O miniofurô de Will teve como inspiração o filho dele, Pedro, hoje com cinco anos. ‘Dei o primeiro banho dele numa tina de madeira, e a expressão dele de surpresa e de alegria foi algo indescritível. Comecei a refletir que, no início da vida, a gravidade deve ser muito estranha para a criança’, comenta o arquiteto.

Em 2004, a analista Vivian Tchistow, 28, participou da bateria de testes para o design ideal do ofurô para bebês, banhando o filho Diogo, 18 meses, numa tina durante uma semana. ‘A madeira mantém a água quente, então a criança pode brincar bastante’, conta. A ergonomia também foi aprovada ‘O apoio de braço ajuda na postura de quem está dando o banho’, descreve. A desvantagem é o preço: R$ 1.600.

A psicanalista Talia Candi descobriu a tina e resolveu instalar uma na creche em que trabalha, em São Paulo. ‘Usamos principalmente nos bebês mais nervosos, que têm crises de choro e são mais difíceis de acalmar’, relata.

‘Um dos benefícios do banho de imersão é que estimula e relaxa simultaneamente. A criança não entra lá e adormece, ela se tranqüiliza e fica mais concentrada para comer, por exemplo’, diz Candi.

SEM ESTRANHAR
‘A gente ouve a vida toda que banho de bebê é ‘banho de gato’, que tem de ser feito com pouca água e muito rapidamente’, diz Luah Guimarãez. A observação remonta a um temor presente no inconsciente coletivo, que associa a união de água e criança a perigo.

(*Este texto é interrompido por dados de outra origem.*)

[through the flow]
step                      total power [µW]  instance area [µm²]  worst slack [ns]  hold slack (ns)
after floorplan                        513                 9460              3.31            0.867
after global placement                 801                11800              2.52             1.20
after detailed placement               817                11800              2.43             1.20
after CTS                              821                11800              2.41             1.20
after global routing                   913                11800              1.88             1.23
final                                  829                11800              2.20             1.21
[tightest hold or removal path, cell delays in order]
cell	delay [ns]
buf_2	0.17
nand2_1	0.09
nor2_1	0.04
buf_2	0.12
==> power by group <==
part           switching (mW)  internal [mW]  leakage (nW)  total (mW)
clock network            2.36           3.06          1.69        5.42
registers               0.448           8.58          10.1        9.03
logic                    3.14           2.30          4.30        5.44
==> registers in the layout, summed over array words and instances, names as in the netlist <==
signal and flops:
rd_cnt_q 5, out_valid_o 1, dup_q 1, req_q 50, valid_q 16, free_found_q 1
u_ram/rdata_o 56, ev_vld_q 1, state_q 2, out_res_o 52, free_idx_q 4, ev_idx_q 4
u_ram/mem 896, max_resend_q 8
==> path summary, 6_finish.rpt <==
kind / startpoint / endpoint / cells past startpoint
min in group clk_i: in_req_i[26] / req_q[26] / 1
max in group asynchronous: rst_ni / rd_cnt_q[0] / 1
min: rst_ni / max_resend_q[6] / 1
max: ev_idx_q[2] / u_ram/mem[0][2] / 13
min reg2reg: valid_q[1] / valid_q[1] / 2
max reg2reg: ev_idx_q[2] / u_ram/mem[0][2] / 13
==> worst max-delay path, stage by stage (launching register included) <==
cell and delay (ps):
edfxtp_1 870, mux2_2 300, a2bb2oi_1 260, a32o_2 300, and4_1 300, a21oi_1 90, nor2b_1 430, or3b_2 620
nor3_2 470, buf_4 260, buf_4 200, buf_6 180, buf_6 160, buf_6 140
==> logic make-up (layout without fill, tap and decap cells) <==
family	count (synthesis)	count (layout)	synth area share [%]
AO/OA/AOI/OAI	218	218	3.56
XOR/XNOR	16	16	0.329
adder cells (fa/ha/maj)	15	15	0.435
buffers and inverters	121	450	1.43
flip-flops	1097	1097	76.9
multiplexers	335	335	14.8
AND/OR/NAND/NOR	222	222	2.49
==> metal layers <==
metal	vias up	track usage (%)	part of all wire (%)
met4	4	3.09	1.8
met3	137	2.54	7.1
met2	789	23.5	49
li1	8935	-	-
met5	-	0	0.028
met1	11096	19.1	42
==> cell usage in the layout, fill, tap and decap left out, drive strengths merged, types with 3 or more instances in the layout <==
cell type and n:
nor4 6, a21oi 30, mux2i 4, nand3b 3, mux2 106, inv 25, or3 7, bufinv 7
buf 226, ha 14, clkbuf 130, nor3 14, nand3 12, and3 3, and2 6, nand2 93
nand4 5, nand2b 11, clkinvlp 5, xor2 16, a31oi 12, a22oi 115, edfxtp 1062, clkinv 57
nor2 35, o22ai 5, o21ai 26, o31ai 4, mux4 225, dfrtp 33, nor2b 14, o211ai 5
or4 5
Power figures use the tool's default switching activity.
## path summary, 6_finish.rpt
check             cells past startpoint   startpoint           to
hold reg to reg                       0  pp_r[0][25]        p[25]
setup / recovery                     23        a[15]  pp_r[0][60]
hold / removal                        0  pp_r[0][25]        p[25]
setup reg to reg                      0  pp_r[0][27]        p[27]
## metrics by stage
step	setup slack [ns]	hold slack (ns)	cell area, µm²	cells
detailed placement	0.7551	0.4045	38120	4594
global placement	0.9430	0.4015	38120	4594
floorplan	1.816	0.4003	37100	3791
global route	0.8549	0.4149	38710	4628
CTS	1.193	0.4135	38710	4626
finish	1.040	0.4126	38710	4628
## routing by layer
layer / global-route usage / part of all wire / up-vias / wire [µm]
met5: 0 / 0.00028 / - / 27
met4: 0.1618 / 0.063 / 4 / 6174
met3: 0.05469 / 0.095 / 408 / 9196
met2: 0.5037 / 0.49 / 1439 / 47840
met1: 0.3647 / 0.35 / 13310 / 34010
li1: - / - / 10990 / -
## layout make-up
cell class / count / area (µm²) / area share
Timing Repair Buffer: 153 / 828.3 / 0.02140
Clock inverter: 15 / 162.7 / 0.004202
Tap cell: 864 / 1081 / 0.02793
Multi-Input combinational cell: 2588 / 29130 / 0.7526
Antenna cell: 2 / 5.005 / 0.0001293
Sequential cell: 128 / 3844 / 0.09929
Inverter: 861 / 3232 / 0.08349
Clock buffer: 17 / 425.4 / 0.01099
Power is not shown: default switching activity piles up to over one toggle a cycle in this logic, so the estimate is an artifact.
File: config.mk
export PLATFORM = sky130hd
export DESIGN_NAME = nra_rule_mem
export DESIGN_NICKNAME = d
export VERILOG_FILES = /design/src/design/nra_rule_mem.sv
export SDC_FILE = /design/constraint.sdc
export NUM_CORES = 2
export LEC_CHECK = 0
export ABC_AREA = 1
export BUFFER_PORTS_ARGS = -buffer_cell sky130_fd_sc_hd__buf_2
export CELL_PAD_IN_SITES_DETAIL_PLACEMENT = 0
export CELL_PAD_IN_SITES_GLOBAL_PLACEMENT = 1
export CORE_MARGIN = 5
export CORE_UTILIZATION = 28
export DETAILED_ROUTE_END_ITERATION = 10
export GPL_TIMING_DRIVEN = 0
export MAX_ROUTING_LAYER = met4
export PLACE_DENSITY = 0.58
export SLEW_MARGIN = 5
export SYNTH_ARGS = -nofsm -noshare
export SYNTH_HDL_FRONTEND = slang
export SYNTH_SLANG_ARGS = --single-unit
export TNS_END_PERCENT = 50
File: constraint.sdc
create_clock -name i_clk -period 7.95 [get_ports i_clk]
set_clock_uncertainty 0.15 [all_clocks]
set_input_delay 1.59 -clock i_clk [delete_from_list [all_inputs] [get_ports i_clk]]
set_output_delay 1.59 -clock i_clk [all_outputs]
set_load 0.05 [all_outputs]
<file path="config.mk">
export PLATFORM = sky130hd
export DESIGN_NAME = tls_sni_extractor_flat
export DESIGN_NICKNAME = d
export VERILOG_FILES = /design/src/rtl/tse_pkg.sv /design/src/rtl/tse_in_if.sv /design/src/rtl/tse_out_if.sv /design/src/rtl/tse_parser.sv /design/src/rtl/tse_result_fifo.sv /design/src/rtl/tls_sni_extractor.sv /design/src/flat_wrapper.sv
export SDC_FILE = /design/constraint.sdc
export NUM_CORES = 1
export LEC_CHECK = 0
export ABC_CLOCK_PERIOD_IN_PS = 5900
export BUFFER_PORTS_ARGS = -buffer_cell sky130_fd_sc_hd__buf_2
export CELL_PAD_IN_SITES_DETAIL_PLACEMENT = 1
export CELL_PAD_IN_SITES_GLOBAL_PLACEMENT = 2
export CORE_MARGIN = 2
export CORE_UTILIZATION = 35
export CTS_CLUSTER_SIZE = 24
export DETAILED_ROUTE_END_ITERATION = 7
export PLACE_DENSITY = 0.82
export SYNTH_ARGS = -nofsm -noshare
export SYNTH_HDL_FRONTEND = slang
export SYNTH_SLANG_ARGS = --single-unit
</file>
<file path="constraint.sdc">
create_clock -name clk -period 5.9 [get_ports clk]
set_input_delay 0.59 -clock clk [delete_from_list [all_inputs] [get_ports clk]]
set_output_delay 0.59 -clock clk [all_outputs]
set_load 0.1 [all_outputs]
</file>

O publicitário Washington Olivetto, 53, driblou essa crendice desde cedo com os filhos gêmeos Theo e Antônia, 15 meses. ‘Aos quatro meses eu já usava os jatinhos do ‘cuca fresca’, nos calçadões do Rio de Janeiro, para molhá-los, e eles adoravam’, diz.

Olivetto ganhou uma tina de ofurô para os gêmeos e introduziu a dupla nos banhos de imersão. Daí para os banhos de chuveiro e para a natação foi um pulo. ‘Acho que a resistência das crianças ao banho acontece porque os primeiros são com pouca água. Nunca tive problema de chororô para tomar banho. Eles sempre usaram a muita água’, relata.